Эжен сидел на камне, закутанный в длинный балахон, и играл на флейте. Как он здесь очутился – волею ли Гермеса был перенесен со скоростью мысли или…
Впрочем, мог просто приехать на машине любого из гостей. Рядом стояла бутылка дорогущего коньяка. Я хотел было пройти незамеченным, но подумал вдруг, – что, если Эжен напьется, упадет в воду и утонет? Или с ним приключится что-то еще? Страха за себя не было вовсе. То ли устал опасаться, то ли просто устал настолько, что перестал воспринимать этот ночной город явью и он стал для меня городом снов… А в снах, даже кошмарных, все жутко, но ирреально и проходит с наступлением утра. Или – нет?..
Эжен поднял голову, увидел меня, махнул рукой:
– Ты все-таки остался, странник. Зря…
– Почему ты здесь, Эжен?
– Учусь играть.
– Ты играешь божественно.
– Я просто жалкий комедиант. Да, я играю. То – великого композитора, то – великого музыканта… И у меня не хватает ни мужества, ни мастерства притвориться таким, как все. Серым. Оранжевым. Голубым. Одноцветным. Чтобы я мог развлекать публику. И стал признанным. Может быть, тогда Анета тоже признает меня?
– Ты делаешь больше.
– Я не делаю ничего. Демоны и ангелы, что спят в каждой душе, слышат извлекаемые мною звуки, но каждый – по-своему. А у меня после всего… остается только страх.
– Чего?
– Сойти с ума. Люди бывают со мною и моей музыкой недолго и – уходят… А я с этим – всегда.
– Они уходят потрясенными.
– Или напуганными. Порою людям необходимо ощутить близкую смерть, чтобы начать ценить жизнь – не как данность, а как совершенный дар, какой они не вправе растрачивать, но – приумножать. И это – долг прожить жизнь не пусто! – пугает гораздо больше осознания того, что существует смерть, что она всегда рядом и каждый, сколь бы успешен и защищен ни казался самому себе, – уязвим, как недельный младенец, даже больше… Младенец мягок и чист, мягкое поддается, а людей мучит гордыня, и они, осознав бесценность и хрупкость данного им дара, порой просто ломаются – с треском, как сухие жердины…

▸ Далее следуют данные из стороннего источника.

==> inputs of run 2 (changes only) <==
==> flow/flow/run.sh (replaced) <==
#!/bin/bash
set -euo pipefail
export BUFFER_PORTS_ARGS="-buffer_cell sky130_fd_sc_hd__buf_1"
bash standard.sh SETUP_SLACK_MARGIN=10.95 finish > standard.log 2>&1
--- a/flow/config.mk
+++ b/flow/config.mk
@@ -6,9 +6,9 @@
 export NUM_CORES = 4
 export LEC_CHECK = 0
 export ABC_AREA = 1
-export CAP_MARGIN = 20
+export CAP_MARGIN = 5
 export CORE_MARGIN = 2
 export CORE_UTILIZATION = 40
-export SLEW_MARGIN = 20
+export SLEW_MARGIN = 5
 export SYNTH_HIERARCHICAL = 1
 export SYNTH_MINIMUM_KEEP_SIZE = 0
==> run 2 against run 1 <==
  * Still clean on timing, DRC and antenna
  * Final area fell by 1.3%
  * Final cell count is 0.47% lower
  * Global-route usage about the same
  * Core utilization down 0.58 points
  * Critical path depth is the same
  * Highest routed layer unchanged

Но у них есть возможность… забыться. И вернуться к прежней рутине и пережиданию жизни, тем более – неизвестность времени смерти рождает счастливую иллюзию ее бесконечности… А я живу моей музыкой и моей мукой всегда. И стараюсь… не предать этот дар. Вот только Анета… «Вино невкусно мне, тяжел туман, в столице траур круглый год…»
– Эжен… В этом городе последнее время слишком много смертей… Смертей необъяснимых. Они показались бы людям естественными, если бы… не были нарочито похожими… – Произнеся это, я почувствовал, как пересохло у меня в горле.

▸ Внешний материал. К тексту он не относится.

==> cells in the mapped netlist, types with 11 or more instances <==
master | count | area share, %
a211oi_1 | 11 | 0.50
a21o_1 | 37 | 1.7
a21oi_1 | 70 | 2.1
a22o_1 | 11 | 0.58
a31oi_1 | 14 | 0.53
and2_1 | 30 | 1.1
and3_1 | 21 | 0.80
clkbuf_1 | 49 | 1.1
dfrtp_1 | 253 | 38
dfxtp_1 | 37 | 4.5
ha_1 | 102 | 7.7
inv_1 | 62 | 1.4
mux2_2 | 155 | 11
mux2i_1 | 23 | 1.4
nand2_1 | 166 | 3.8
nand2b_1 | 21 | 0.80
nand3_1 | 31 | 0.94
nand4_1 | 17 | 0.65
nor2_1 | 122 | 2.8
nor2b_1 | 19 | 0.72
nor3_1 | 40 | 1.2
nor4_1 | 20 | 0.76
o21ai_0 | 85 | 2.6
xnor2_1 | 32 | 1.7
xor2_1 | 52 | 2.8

Эжен услышал характерную хрипотцу чутким слухом, улыбнулся – или это только тень улыбки легла на его лицо?
– Выпей коньяку. Он согреет тебя. Солнце юга Франции семьдесят шестого года… Оно напитало своим теплом лозы еще до моего рождения затем, чтобы согреть меня теперь и подарить надежду… И я готов поделиться с тобой… И теплом, и надеждой…
Я сделал несколько глотков и почувствовал огненный жар в груди.
– Теперь – спрашивай.
– Что ты думаешь об этих смертях, Эжен?
– Ничего. Мертвые вернулись к своим мертвецам.
Я помотал головой:
– Не понимаю…
– Есть старая еврейская притча… Она популярна среди караимов этого города… Однажды после своей смерти некий уважаемый еврей пришел к раввину за помощью: поскольку его жена умерла, ему нужны были деньги для повторного брака. «Но ведь ты и сам умер, – сказал ему раввин. – Что ты делаешь в мире живых?»

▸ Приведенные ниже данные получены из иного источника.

This design comes from an exercise in tuning for small area, a short achievable clock period and few clock cycles per item on the open sky130 flow, not from production work.
The RTL was checked by simulation tests, not by an equivalence proof against the original design.
Power is estimated from default activity; no workload was simulated.

==> 10-27 <==
Design tnn_conv, start of the top module:
module tnn_conv(
    input               clk,
    input               rst_n,
    input               in_valid,
    output              in_ready,
    input  [1599:0]     feature_in,      
    input  [99:0]       weight_in,       
    input  [31:0]       scaler_in,
    input  [31:0]       bias_in,
    output              out_valid,
    output [31:0]       feature_out
    );
export LEC_CHECK = 0
export ABC_CLOCK_PERIOD_IN_PS = 3300
export CAP_MARGIN = 20
export CORE_MARGIN = 2
export CORE_UTILIZATION = 40
export SETUP_SLACK_MARGIN = 5
export SLEW_MARGIN = 20
export SYNTH_HIERARCHICAL = 1
export SYNTH_MINIMUM_KEEP_SIZE = 0
create_clock -name core_clock -period 8.5 [get_ports {clk}]
run.sh (not shown) runs the stock make flow with config.mk's settings and CLKGATE_MAP_FILE= SYNTH_SCRIPT=/design/flow/synth_recipe.tcl, a recipe that flattens the netlist after the stock synthesis.
==> 05-04: changes against 10-27 <==
CORE_AREA = 4 4 506 506   (was not set)
CORE_MARGIN = not set   (was 2)
CORE_UTILIZATION = not set   (was 40)
DIE_AREA = 0 0 510 510   (was not set)
==> run summary <==
mux contribution to synthesized area: 17.2%
most numerous cell in the Yosys netlist: fa_1
largest family of logic cells by synthesized area: adder cells
Post-synth ARST share: 0.593%
die height: 487 um
Row Count: 177
Ys Warns: 8
Mapped Area: 93500 um^2
post-synthesis sequential area ratio: 21.7%
last stage reached: I/O pin placement (3_2_place_iop)
largest cells by area after synthesis: fa_1 (41%), dfxtp_1 (22%), mux2i_1 (17%)
Cells after Synth: 7029
die width: 487 um
commonest cells in the synthesized netlist: fa_1 (1906), mux2i_1 (1602), dfxtp_1 (1005)
status: aborted with a tool error
adder-cell share of the synthesized area: 43.0%
Synth top area share: 40.8%
starting density of the core: 40.2%
Stop Error: [ERROR PPL-0024] Number of IO pins (1801) exceeds maximum number of available positions (1764). Increase the die perimeter from 1949.44um to 2449.36um.
Synth cell types: 67
FF+latch count, synth: 1011
fraction of the mapped netlist area in compound gates: 5.04%
-- figures above: 10-27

А мертвый… Он не хотел поверить этому, пока раввин не приподнял его плащ и не показал, что под ним – погребальный саван. И только тогда мертвец ушел. А сын раввина спросил: «Отец, откуда мне знать, что я тоже не мертвец, скитающийся в мире живых?» – «Если ты знаешь, что существует смерть, ты не мертв, – ответил раввин. – Мертвые ничего не знают о смерти».
Я снова помотал головой:
– Мудрено…
– Просто ты устал. Ты почти спишь. А знаешь, странник, чего я еще боюсь? Что когда-нибудь усну навсегда и т а м – не окажется ничего… Ни музыки, ни снов, ни даже… Как нет ничего в моем прошлом. Словно я оглядываюсь и вижу – только туман. И за завесу его не могу проникнуть ни разумом, ни волей, ни воображением…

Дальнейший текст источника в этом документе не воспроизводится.